Looking back ten years or more since the inception of cyber insurance policies, several factors have led to these changes. Early on, policies were easy to obtain because the market was new, and claims were far and few between. With many firms willing to underwrite policies and a low percentage of claims, many companies purchased insurance in lieu of investing in security programs (people, process, and technology). The shift to work from home environments expanded the risk footprint and dramatically increased the number of claims filed. As one would expect, the market has changed, and understanding how to navigate it will drive the best value for any organization.
1) Implement Basic Security Program Best Practices
There is a direct link between the cost of a premium and the perceived risk of coverage. Having a basic security program in place will reduce premiums, but it also dramatically reduces the likelihood of a data breach. Entire books are written to cover defining and implementing best practice security, but there are a few key components all companies should consider.

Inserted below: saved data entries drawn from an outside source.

<file path="src/pcv_pkg.sv">
// Operation
// - each implemented function exposes a 256-byte configuration space
// - configuration accesses to the first 512 bytes (two functions) are claimed
// - configuration accesses to functions two to seven are never claimed
// - identity bits 31:19 return the read-only chip number
// - identity bits 18:16 return the function number from address bits 10:8
// - identity bits 15:0 return the read-only maker code
// - status bits 26:25 read 01, medium decode speed; function one reads them as 00
// - non-configuration accesses are claimed with medium decode timing
// - command bit 5 enables palette snooping, resets to 0
// - command bit 1 enables memory-space response, resets to 0
// - command bit 0 enables I/O-space response
// - indeterminate fields are not reset; non-writable fields ignore writes
// - header-type byte reads 0x80, multi-function device
// - function zero reports class code 0x030000
// - base address registers read zero and ignore writes
package pcv_pkg;

    // configuration space geometry
    localparam int          CFG_SPACE_BYTES = 256;
    localparam int          FUNC_COUNT      = 2;
    localparam int          REG_IDX_W       = 6;

    // register word indices inside one function (byte offset / 4)
    localparam logic [5:0]  IDX_IDENTITY    = 6'h00;
    localparam logic [5:0]  IDX_CMD_STATUS  = 6'h01;
    localparam logic [5:0]  IDX_CLASS_REV   = 6'h02;
    localparam logic [5:0]  IDX_HEADER      = 6'h03;
    localparam logic [5:0]  IDX_BAR_FIRST   = 6'h04;
    localparam logic [5:0]  IDX_BAR_LAST    = 6'h09;

    // field positions and fixed values
    localparam int          CMD_IO_BIT      = 0;
    localparam int          CMD_MEM_BIT     = 1;
    localparam int          CMD_SNOOP_BIT   = 5;
    localparam logic [1:0]  SPEED_MEDIUM    = 2'h1;
    localparam logic [7:0]  HEADER_MULTI    = 8'h80;
    localparam logic [23:0] CLASS_VGA       = 24'h030000;
    localparam logic        CMD_RESET_BIT   = 1'h0;

    // bus command codes as seen on the command/byte-enable lines
    localparam logic [3:0]  BC_IO_RD        = 4'h2;
    localparam logic [3:0]  BC_IO_WR        = 4'h3;
    localparam logic [3:0]  BC_MEM_RD       = 4'h6;
    localparam logic [3:0]  BC_MEM_WR       = 4'h7;
    localparam logic [3:0]  BC_CFG_RD       = 4'ha;
    localparam logic [3:0]  BC_CFG_WR       = 4'hb;
    localparam logic [3:0]  BC_MEM_RD_MULT  = 4'hc;
    localparam logic [3:0]  BC_MEM_RD_LINE  = 4'he;
    localparam logic [3:0]  BC_MEM_WR_INV   = 4'hf;

    typedef enum logic [2:0] {
        ST_IDLE   = 3'b000,
        ST_DECODE = 3'b001,
        ST_DATA   = 3'b010,
        ST_TURN   = 3'b011
    } pcv_state_type;

    // bus pins sampled by the target
    typedef struct packed {
        logic        frame_n;
        logic        irdy_n;
        logic        idsel;
        logic [3:0]  cbe_n;
        logic [31:0] ad;
    } pcv_bus_in_type;

    // bus pins driven by the target, each with its enable
    typedef struct packed {
        logic [31:0] ad;
        logic        ad_oe;
        logic        par;
        logic        par_oe;
        logic        devsel_n;
        logic        trdy_n;
        logic        stop_n;
        logic        ctl_oe;
    } pcv_bus_out_type;

    // request toward the accelerator core for claimed non-configuration cycles
    typedef struct packed {
        logic        req;
        logic        write;
        logic [31:0] addr;
        logic        wstrobe;
        logic [31:0] wdata;
        logic [3:0]  be_n;
    } pcv_core_req_type;

    // configuration register write request
    typedef struct packed {
        logic        strobe;
        logic [2:0]  func;
        logic [5:0]  idx;
        logic [31:0] wdata;
        logic [3:0]  be_n;
    } pcv_cfg_wr_type;

endpackage

</file>
<file path="src/pcv_cfg_regs.sv">
`timescale 1ns/10ps
module pcv_cfg_regs #(
    parameter logic [12:0] CHIP_NUMBER = 13'h0a5,  // arbitrary value
    parameter logic [15:0] MAKER_CODE  = 16'h1d5c, // arbitrary value
    parameter logic [7:0]  REVISION    = 8'h00     // arbitrary value
) (
    // clock and reset
    input  wire logic                   clock,
    input  wire logic                   rst_n,
    input  wire logic                   ce,
    // write and read access
    input  wire pcv_pkg::pcv_cfg_wr_type wr,
    input  wire logic [2:0]             rd_func,
    input  wire logic [5:0]             rd_idx,
    output logic [31:0]                 rd_data,
    // command bits
    output logic                        io_enable,
    output logic                        mem_enable,
    output logic                        snoop_enable
);

    logic next_io_enable;
    logic next_mem_enable;
    logic next_snoop_enable;
    logic cmd_write;

    // only function zero owns a command register; byte lane 0 carries its bits
    assign cmd_write = wr.strobe && wr.func == 3'h0 && wr.idx == pcv_pkg::IDX_CMD_STATUS
                       && !wr.be_n[0];

    // writable command bits; every other bit in the space ignores writes
    always_comb begin
        next_io_enable    = io_enable;
        next_mem_enable   = mem_enable;
        next_snoop_enable = snoop_enable;
        if (!rst_n) begin
            next_io_enable    = pcv_pkg::CMD_RESET_BIT;
            next_mem_enable   = pcv_pkg::CMD_RESET_BIT;
            next_snoop_enable = pcv_pkg::CMD_RESET_BIT;
        end else if (cmd_write) begin
            next_io_enable    = wr.wdata[pcv_pkg::CMD_IO_BIT];
            next_mem_enable   = wr.wdata[pcv_pkg::CMD_MEM_BIT];
            next_snoop_enable = wr.wdata[pcv_pkg::CMD_SNOOP_BIT];
        end
    end

    always_ff @(posedge clock) begin
        if (ce) begin
            io_enable    <= next_io_enable;
            mem_enable   <= next_mem_enable;
            snoop_enable <= next_snoop_enable;
        end
    end

    // read mux: constant fields are wired, so nothing indeterminate needs a reset
    always_comb begin
        rd_data = 32'h00000000;
        case (rd_idx)
            pcv_pkg::IDX_IDENTITY: begin
                rd_data = {CHIP_NUMBER, rd_func, MAKER_CODE};
            end
            pcv_pkg::IDX_CMD_STATUS: begin
                if (rd_func == 3'h0) begin
                    rd_data[26:25] = pcv_pkg::SPEED_MEDIUM;
                    rd_data[pcv_pkg::CMD_SNOOP_BIT] = snoop_enable;
                    rd_data[pcv_pkg::CMD_MEM_BIT]   = mem_enable;
                    rd_data[pcv_pkg::CMD_IO_BIT]    = io_enable;
                end
            end
            pcv_pkg::IDX_CLASS_REV: begin
                if (rd_func == 3'h0) begin
                    rd_data = {pcv_pkg::CLASS_VGA, REVISION};
                end
            end
            pcv_pkg::IDX_HEADER: begin
                rd_data[23:16] = pcv_pkg::HEADER_MULTI;
            end
            default: begin
                rd_data = 32'h00000000;
            end
        endcase
    end

endmodule

</file>
<file path="src/pcv_target.sv">
`timescale 1ns/10ps
module pcv_target #(
    parameter logic [12:0] CHIP_NUMBER = 13'h0a5,  // arbitrary value
    parameter logic [15:0] MAKER_CODE  = 16'h1d5c, // arbitrary value
    parameter logic [7:0]  REVISION    = 8'h00     // arbitrary value
) (
    // clock and reset
    input  wire logic                      clock,
    input  wire logic                      rst_n,
    input  wire logic                      ce,
    // bus pins
    input  wire pcv_pkg::pcv_bus_in_type   bus_in,
    output pcv_pkg::pcv_bus_out_type       bus_out,
    // address decoders of the accelerator core
    input  wire logic                      io_hit,
    input  wire logic                      mem_hit,
    input  wire logic                      palette_hit,
    // core data path
    output pcv_pkg::pcv_core_req_type      core_req,
    input  wire logic                      core_ack,
    input  wire logic [31:0]               core_rdata,
    // command bits seen by the core
    output logic                           io_enable,
    output logic                           mem_enable,
    output logic                           snoop_enable
);

    pcv_pkg::pcv_state_type    state;
    pcv_pkg::pcv_state_type    next_state;
    pcv_pkg::pcv_bus_out_type  next_bus_out;
    pcv_pkg::pcv_core_req_type next_core_req;
    pcv_pkg::pcv_cfg_wr_type   cfg_wr;
    pcv_pkg::pcv_cfg_wr_type   next_cfg_wr;
    logic                      frame_q;
    logic                      is_cfg;
    logic                      next_is_cfg;
    logic                      is_write;
    logic                      next_is_write;
    logic [2:0]                cfg_func;
    logic [2:0]                next_cfg_func;
    logic [5:0]                cfg_idx;
    logic [5:0]                next_cfg_idx;
    logic [31:0]               cfg_rdata;

    // address-phase decode
    logic [3:0] cmd;
    logic       addr_phase;
    logic       cfg_claim;
    logic       io_cmd;
    logic       mem_cmd;
    logic       io_claim;
    logic       mem_claim;
    logic       done;
    logic       gone;

    assign cmd        = bus_in.cbe_n;
    assign addr_phase = !bus_in.frame_n && frame_q;
    // only type-0 cycles to the two implemented functions are claimed
    assign cfg_claim  = bus_in.idsel && (cmd == pcv_pkg::BC_CFG_RD || cmd == pcv_pkg::BC_CFG_WR)
                        && bus_in.ad[1:0] == 2'h0
                        && bus_in.ad[10:8] < 3'(pcv_pkg::FUNC_COUNT);
    assign io_cmd     = cmd == pcv_pkg::BC_IO_RD || cmd == pcv_pkg::BC_IO_WR;
    assign mem_cmd    = cmd == pcv_pkg::BC_MEM_RD || cmd == pcv_pkg::BC_MEM_WR
                        || cmd == pcv_pkg::BC_MEM_RD_MULT || cmd == pcv_pkg::BC_MEM_RD_LINE
                        || cmd == pcv_pkg::BC_MEM_WR_INV;
    // a snooped palette write is left for the owning agent to claim
    assign io_claim   = io_cmd && io_hit && io_enable
                        && !(snoop_enable && cmd == pcv_pkg::BC_IO_WR && palette_hit);
    assign mem_claim  = mem_cmd && mem_hit && mem_enable;
    assign done       = !bus_out.trdy_n && !bus_in.irdy_n;
    assign gone       = bus_in.frame_n && bus_in.irdy_n; // master gave up

    // configuration registers of both functions
    pcv_cfg_regs #(
        .CHIP_NUMBER (CHIP_NUMBER),
        .MAKER_CODE  (MAKER_CODE),
        .REVISION    (REVISION)
    ) u_regs (
        .clock        (clock),
        .rst_n        (rst_n),
        .ce           (ce),
        .wr           (cfg_wr),
        .rd_func      (cfg_func),
        .rd_idx       (cfg_idx),
        .rd_data      (cfg_rdata),
        .io_enable    (io_enable),
        .mem_enable   (mem_enable),
        .snoop_enable (snoop_enable)
    );

    // target sequencer: idle, decode wait, data phase, turnaround
    always_comb begin
        next_state            = state;
        next_bus_out          = bus_out;
        next_core_req         = core_req;
        next_cfg_wr           = cfg_wr;
        next_is_cfg           = is_cfg;
        next_is_write         = is_write;
        next_cfg_func         = cfg_func;
        next_cfg_idx          = cfg_idx;
        next_cfg_wr.strobe    = 1'b0;
        next_core_req.wstrobe = 1'b0;
        // parity trails the driven data by one clock
        next_bus_out.par      = ^{bus_out.ad, bus_in.cbe_n};
        next_bus_out.par_oe   = bus_out.ad_oe;
        case (state)
            pcv_pkg::ST_IDLE: begin
                next_bus_out.ctl_oe = 1'b0;
                next_bus_out.ad_oe  = 1'b0;
                if (addr_phase && (cfg_claim || io_claim || mem_claim)) begin
                    next_state    = pcv_pkg::ST_DECODE;
                    next_is_cfg   = cfg_claim;
                    next_is_write = cmd[0];
                    next_cfg_func = bus_in.ad[10:8];
                    // word index inside the 256-byte space
                    next_cfg_idx  = bus_in.ad[7:2];
                    next_core_req.req   = !cfg_claim;
                    next_core_req.write = cmd[0];
                    next_core_req.addr  = bus_in.ad;
                end
            end
            pcv_pkg::ST_DECODE: begin
                // devsel shows on the second clock after the address: medium speed
                next_state            = pcv_pkg::ST_DATA;
                next_bus_out.ctl_oe   = 1'b1;
                next_bus_out.devsel_n = 1'b0;
                next_bus_out.ad_oe    = !is_write;
                next_bus_out.ad       = is_cfg ? cfg_rdata : core_rdata;
                // configuration and core writes are taken at once; core reads wait
                next_bus_out.trdy_n   = !(is_cfg || is_write || core_ack);
                next_bus_out.stop_n   = next_bus_out.trdy_n;
            end
            pcv_pkg::ST_DATA: begin
                if (done || gone) begin
                    // single data phase; stop with trdy disconnects any burst
                    next_state            = pcv_pkg::ST_TURN;
                    next_bus_out.devsel_n = 1'b1;
                    next_bus_out.trdy_n   = 1'b1;
                    next_bus_out.stop_n   = 1'b1;
                    next_bus_out.ad_oe    = 1'b0;
                    next_core_req.req     = 1'b0;
                    if (done && is_write && is_cfg) begin
                        next_cfg_wr.strobe = 1'b1;
                        next_cfg_wr.func   = cfg_func;
                        next_cfg_wr.idx    = cfg_idx;
                        next_cfg_wr.wdata  = bus_in.ad;
                        next_cfg_wr.be_n   = bus_in.cbe_n;
                    end
                    if (done && is_write && !is_cfg) begin
                        next_core_req.wstrobe = 1'b1;
                        next_core_req.wdata   = bus_in.ad;
                        next_core_req.be_n    = bus_in.cbe_n;
                    end
                end else if (!is_cfg && !is_write && bus_out.trdy_n) begin
                    next_bus_out.ad     = core_rdata;
                    next_bus_out.trdy_n = !core_ack;
                    next_bus_out.stop_n = !core_ack;
                end
            end
            pcv_pkg::ST_TURN: begin
                // control lines driven high one clock before release
                next_state          = pcv_pkg::ST_IDLE;
                next_bus_out.ctl_oe = 1'b0;
            end
            default: begin
                next_state = pcv_pkg::ST_IDLE;
            end
        endcase
        if (!rst_n) begin
            next_state            = pcv_pkg::ST_IDLE;
            next_bus_out          = '0;
            next_bus_out.devsel_n = 1'b1;
            next_bus_out.trdy_n   = 1'b1;
            next_bus_out.stop_n   = 1'b1;
            next_core_req         = '0;
            next_cfg_wr           = '0;
            next_is_cfg           = 1'b0;
            next_is_write         = 1'b0;
            next_cfg_func         = 3'h0;
            next_cfg_idx          = 6'h00;
        end
    end

    // frame history lets a new address phase be seen only after idle
    always_ff @(posedge clock) begin
        if (ce) begin
            frame_q  <= rst_n ? bus_in.frame_n : 1'b1;
            state    <= next_state;
            bus_out  <= next_bus_out;
            core_req <= next_core_req;
            cfg_wr   <= next_cfg_wr;
            is_cfg   <= next_is_cfg;
            is_write <= next_is_write;
            cfg_func <= next_cfg_func;
            cfg_idx  <= next_cfg_idx;
        end
    end

endmodule
</file>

- Awareness Training –educate employees on how to avoid the common pitfalls of phishing and other forms of social engineering attacks.
- Multifactor Authentication – beyond a username and password, multifactor authentication provides a 3rd layer (texted code, fingerprint, etc.) to validate employee identification before accessing company resources.
- Ongoing Network Scanning – Scan networks inside and outside the firewall to identify software flaws (vulnerabilities) that cause 60% of data breaches.
- Security Monitoring – Like a home monitoring service, organizations can purchase or hire resources to monitor the IT infrastructure. These solutions watch for unusual behaviors, like an employee extracting large volumes of company data at 3 am and generates alerts for investigation.
2) Work with a Cyber Insurance Specialist
Companies with in-depth experience in cyber insurance are invaluable assets. They provide insights on suitable coverage and ensure that evaluated options are consistent from one carrier to another. A specialist helps find the right policy at the right cost. Taras Shalay, Midwest Managing Director at Jencap, highlights the importance of this step, “Look for an agent that has dealt with cyber for at least the past ten years. Cyber is difficult to quantify and is constantly changing.”
3) Select a Policy Suited to your Business
Like any other form of insurance, Cyber coverage has many options available. Not every business needs the same coverage. Liabilities for a manufacturing firm are much different than a healthcare provider. Evaluating coverage limits is just one piece of the equation; equally important is understanding what is required to maintain the coverage.
4) Get Competitive Bids
Despite the growing cost of obtaining insurance, competitive market conditions prevail. It is time well invested in requesting competitive bids. The work completed in #2 above will set a level playing field for competitive bids. This approach ensures the best coverage for the least amount of financial outlay.
The dynamic and costly nature of cyber insurance makes diligence a crucial part of the process. Take time to review the details and see guidance from resources with the experience and background to streamline the process.